- _Task requirements_
Return the records exactly, from the first line through the "### src/rtl/send_sched_pkg.sv" line.

»»

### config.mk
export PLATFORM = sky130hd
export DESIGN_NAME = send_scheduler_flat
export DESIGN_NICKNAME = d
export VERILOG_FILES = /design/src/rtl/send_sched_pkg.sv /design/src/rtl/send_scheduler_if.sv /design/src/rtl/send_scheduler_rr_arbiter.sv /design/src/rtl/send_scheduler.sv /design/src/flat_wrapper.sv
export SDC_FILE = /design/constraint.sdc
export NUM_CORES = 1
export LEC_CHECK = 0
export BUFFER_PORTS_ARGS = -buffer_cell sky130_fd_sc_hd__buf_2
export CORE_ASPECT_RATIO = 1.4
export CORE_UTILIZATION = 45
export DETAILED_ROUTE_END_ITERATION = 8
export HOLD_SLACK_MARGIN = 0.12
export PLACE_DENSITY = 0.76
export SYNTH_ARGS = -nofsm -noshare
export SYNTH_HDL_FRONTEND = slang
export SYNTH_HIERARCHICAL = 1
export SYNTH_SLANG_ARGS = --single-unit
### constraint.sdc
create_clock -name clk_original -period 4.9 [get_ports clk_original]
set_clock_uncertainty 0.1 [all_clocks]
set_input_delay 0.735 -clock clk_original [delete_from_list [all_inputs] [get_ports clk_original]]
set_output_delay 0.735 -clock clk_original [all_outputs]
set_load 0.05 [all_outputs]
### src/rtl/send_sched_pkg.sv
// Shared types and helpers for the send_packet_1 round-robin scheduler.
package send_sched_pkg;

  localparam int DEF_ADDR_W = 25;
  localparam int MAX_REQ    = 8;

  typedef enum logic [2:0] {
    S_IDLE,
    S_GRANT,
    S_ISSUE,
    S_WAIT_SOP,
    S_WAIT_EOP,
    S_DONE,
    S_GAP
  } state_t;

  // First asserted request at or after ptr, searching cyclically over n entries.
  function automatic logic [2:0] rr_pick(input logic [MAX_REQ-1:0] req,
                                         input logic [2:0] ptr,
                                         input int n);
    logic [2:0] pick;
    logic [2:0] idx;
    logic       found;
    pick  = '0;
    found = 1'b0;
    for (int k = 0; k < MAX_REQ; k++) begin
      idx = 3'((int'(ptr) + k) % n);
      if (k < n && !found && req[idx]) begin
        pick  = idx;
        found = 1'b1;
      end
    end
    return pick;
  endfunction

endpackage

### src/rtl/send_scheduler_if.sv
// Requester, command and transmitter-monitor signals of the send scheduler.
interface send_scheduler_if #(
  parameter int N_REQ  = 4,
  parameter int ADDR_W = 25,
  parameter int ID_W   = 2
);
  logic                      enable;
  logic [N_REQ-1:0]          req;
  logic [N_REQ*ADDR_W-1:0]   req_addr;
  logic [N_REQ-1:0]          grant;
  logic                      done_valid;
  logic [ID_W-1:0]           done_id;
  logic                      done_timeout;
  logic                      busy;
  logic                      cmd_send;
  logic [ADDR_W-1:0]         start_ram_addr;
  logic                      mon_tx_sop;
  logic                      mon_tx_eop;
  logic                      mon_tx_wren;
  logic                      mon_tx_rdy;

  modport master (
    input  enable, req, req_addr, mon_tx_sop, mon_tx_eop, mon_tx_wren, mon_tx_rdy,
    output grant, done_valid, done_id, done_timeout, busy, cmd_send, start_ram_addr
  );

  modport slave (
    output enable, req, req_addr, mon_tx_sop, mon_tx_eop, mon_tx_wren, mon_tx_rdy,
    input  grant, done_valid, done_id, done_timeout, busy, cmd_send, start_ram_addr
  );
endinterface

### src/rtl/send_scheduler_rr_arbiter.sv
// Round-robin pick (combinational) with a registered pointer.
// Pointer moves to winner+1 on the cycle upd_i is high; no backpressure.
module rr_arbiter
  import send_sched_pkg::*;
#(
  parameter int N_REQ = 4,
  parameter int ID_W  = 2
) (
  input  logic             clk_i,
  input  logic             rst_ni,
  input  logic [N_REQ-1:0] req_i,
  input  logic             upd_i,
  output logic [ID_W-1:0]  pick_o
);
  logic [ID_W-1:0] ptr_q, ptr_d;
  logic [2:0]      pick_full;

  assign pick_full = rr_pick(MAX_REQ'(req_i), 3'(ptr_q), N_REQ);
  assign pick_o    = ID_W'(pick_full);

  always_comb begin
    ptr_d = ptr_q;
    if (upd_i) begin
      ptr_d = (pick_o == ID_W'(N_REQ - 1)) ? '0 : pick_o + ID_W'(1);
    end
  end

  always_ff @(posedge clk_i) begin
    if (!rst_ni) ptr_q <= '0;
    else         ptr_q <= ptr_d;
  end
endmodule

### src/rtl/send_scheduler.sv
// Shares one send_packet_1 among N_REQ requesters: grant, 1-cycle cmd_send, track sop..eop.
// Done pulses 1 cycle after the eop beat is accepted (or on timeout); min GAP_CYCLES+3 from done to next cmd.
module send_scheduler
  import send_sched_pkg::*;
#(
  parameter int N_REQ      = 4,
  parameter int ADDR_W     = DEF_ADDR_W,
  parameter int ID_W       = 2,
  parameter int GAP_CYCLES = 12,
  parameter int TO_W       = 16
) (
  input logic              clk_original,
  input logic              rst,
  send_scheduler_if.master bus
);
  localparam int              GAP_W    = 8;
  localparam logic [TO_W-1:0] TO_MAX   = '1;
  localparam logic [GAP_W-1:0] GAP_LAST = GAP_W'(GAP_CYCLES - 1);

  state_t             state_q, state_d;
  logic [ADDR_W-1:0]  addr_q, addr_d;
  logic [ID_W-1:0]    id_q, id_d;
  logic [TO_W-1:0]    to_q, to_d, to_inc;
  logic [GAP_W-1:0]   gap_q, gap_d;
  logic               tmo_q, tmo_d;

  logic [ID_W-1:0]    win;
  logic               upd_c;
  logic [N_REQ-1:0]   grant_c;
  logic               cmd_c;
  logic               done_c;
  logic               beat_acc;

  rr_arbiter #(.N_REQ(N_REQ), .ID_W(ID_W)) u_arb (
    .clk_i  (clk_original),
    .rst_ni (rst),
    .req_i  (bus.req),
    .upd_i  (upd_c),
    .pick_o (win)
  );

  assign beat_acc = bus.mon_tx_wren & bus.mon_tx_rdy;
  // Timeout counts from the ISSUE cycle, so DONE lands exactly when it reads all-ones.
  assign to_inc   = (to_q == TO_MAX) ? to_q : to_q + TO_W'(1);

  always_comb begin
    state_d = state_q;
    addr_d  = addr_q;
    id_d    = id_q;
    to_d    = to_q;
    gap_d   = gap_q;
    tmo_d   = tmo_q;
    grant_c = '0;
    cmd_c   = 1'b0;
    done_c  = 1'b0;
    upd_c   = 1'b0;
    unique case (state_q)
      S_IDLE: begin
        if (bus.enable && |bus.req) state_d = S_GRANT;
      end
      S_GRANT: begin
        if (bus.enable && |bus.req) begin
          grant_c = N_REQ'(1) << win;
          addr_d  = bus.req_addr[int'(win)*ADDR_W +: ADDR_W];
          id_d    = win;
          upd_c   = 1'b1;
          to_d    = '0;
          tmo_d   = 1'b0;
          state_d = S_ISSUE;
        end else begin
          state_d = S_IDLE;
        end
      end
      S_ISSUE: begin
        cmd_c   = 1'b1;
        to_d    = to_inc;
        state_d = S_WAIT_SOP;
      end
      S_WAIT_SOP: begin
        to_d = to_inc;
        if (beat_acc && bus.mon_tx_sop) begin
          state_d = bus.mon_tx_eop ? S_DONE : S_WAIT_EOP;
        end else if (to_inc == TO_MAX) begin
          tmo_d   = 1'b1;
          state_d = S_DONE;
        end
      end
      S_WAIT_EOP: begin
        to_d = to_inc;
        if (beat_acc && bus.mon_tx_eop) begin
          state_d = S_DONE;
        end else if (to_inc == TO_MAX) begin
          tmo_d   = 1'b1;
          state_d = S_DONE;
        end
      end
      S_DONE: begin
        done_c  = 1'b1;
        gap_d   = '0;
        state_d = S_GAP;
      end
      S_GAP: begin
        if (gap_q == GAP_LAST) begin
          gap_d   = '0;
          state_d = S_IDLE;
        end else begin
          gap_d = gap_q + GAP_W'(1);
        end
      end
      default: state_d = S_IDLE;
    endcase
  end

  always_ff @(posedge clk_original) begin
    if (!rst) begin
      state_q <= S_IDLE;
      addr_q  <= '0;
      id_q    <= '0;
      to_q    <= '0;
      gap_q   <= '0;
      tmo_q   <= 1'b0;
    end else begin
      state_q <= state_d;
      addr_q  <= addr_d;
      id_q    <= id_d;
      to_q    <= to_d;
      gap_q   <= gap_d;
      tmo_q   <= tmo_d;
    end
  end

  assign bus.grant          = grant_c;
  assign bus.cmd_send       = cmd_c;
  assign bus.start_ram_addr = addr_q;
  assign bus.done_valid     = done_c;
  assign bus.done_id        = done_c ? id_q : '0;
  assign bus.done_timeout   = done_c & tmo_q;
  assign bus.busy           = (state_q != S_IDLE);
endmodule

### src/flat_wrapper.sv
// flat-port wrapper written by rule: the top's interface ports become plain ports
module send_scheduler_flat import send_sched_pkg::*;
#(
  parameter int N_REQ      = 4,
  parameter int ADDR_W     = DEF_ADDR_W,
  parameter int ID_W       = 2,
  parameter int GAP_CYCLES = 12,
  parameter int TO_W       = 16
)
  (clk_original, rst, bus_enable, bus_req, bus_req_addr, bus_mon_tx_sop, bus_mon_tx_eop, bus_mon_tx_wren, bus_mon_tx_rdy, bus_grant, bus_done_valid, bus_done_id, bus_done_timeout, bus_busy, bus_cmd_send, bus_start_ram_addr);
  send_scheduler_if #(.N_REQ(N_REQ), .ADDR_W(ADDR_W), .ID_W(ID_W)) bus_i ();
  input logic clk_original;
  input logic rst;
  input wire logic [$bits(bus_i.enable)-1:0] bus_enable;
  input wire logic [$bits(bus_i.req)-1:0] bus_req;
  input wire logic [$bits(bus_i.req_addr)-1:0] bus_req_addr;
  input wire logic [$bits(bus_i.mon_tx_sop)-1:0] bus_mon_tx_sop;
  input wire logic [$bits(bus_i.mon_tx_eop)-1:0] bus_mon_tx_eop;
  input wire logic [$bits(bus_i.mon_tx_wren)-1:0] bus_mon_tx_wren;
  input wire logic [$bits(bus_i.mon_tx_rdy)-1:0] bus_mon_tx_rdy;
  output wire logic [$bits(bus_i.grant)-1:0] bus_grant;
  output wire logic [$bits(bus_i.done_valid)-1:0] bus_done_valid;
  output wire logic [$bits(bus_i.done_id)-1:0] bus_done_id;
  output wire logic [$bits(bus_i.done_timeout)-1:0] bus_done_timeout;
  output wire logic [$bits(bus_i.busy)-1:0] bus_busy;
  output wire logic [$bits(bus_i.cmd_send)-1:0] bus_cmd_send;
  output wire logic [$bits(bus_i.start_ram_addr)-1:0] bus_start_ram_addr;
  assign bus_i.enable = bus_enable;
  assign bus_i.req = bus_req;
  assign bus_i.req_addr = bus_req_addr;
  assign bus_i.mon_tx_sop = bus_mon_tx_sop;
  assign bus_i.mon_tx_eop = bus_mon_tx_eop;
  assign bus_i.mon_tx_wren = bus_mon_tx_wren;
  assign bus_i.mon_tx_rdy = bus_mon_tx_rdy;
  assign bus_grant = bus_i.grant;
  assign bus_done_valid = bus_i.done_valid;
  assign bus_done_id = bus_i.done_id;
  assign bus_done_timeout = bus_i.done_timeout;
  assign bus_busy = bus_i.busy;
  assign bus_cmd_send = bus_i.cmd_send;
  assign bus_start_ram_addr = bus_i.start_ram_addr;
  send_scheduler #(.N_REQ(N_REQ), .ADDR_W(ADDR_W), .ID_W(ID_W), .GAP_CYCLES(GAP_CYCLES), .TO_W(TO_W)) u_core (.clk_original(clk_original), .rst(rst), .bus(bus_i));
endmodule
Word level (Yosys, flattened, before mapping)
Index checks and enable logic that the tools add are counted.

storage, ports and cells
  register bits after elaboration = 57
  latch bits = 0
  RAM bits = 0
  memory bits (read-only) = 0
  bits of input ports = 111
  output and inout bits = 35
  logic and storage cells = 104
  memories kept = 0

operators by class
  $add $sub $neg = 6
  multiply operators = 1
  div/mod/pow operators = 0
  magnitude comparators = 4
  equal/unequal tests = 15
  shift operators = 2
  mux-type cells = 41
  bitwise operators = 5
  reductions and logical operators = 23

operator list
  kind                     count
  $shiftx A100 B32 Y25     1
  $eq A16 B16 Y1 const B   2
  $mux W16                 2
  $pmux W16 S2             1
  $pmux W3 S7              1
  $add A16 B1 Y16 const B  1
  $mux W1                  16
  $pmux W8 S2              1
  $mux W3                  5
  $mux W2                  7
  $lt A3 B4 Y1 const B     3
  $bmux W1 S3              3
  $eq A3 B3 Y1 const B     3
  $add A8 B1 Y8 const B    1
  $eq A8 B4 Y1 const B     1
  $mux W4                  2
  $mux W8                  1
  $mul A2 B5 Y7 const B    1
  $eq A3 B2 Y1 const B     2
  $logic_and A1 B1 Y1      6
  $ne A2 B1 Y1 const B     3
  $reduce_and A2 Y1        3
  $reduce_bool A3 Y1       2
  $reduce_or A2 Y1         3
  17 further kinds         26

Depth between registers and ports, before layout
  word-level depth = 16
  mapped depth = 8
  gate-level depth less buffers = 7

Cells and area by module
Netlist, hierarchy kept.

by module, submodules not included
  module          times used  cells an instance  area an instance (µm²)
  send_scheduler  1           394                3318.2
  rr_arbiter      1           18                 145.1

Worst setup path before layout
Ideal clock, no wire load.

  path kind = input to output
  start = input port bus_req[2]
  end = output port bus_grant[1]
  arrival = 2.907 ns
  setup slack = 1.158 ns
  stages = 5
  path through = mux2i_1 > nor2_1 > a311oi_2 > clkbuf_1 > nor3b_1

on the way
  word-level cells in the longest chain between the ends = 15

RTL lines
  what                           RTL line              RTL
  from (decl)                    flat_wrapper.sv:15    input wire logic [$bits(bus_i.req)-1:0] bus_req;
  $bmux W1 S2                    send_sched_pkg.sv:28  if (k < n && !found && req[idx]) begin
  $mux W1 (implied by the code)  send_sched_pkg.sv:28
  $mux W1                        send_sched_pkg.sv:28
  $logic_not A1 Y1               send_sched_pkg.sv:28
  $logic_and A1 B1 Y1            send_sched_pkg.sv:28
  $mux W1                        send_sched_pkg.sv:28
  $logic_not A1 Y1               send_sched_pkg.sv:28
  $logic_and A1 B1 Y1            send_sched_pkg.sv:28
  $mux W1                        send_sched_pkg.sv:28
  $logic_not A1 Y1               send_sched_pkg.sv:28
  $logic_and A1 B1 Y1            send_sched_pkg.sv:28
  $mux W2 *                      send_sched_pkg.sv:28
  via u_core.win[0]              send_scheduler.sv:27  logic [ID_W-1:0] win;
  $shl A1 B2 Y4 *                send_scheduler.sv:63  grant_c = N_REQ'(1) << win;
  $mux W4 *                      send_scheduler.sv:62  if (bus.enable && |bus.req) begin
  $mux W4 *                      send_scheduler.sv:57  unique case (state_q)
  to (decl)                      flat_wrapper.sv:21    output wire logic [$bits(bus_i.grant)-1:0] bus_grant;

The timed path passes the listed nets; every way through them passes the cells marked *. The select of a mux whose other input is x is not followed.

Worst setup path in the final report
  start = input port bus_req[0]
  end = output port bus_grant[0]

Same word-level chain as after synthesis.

««

- _Solved exercise_
### config.mk
export PLATFORM = sky130hd
export DESIGN_NAME = send_scheduler_flat
export DESIGN_NICKNAME = d
export VERILOG_FILES = /design/src/rtl/send_sched_pkg.sv /design/src/rtl/send_scheduler_if.sv /design/src/rtl/send_scheduler_rr_arbiter.sv /design/src/rtl/send_scheduler.sv /design/src/flat_wrapper.sv
export SDC_FILE = /design/constraint.sdc
export NUM_CORES = 1
export LEC_CHECK = 0
export BUFFER_PORTS_ARGS = -buffer_cell sky130_fd_sc_hd__buf_2
export CORE_ASPECT_RATIO = 1.4
export CORE_UTILIZATION = 45
export DETAILED_ROUTE_END_ITERATION = 8
export HOLD_SLACK_MARGIN = 0.12
export PLACE_DENSITY = 0.76
export SYNTH_ARGS = -nofsm -noshare
export SYNTH_HDL_FRONTEND = slang
export SYNTH_HIERARCHICAL = 1
export SYNTH_SLANG_ARGS = --single-unit
### constraint.sdc
create_clock -name clk_original -period 4.9 [get_ports clk_original]
set_clock_uncertainty 0.1 [all_clocks]
set_input_delay 0.735 -clock clk_original [delete_from_list [all_inputs] [get_ports clk_original]]
set_output_delay 0.735 -clock clk_original [all_outputs]
set_load 0.05 [all_outputs]
### src/rtl/send_sched_pkg.sv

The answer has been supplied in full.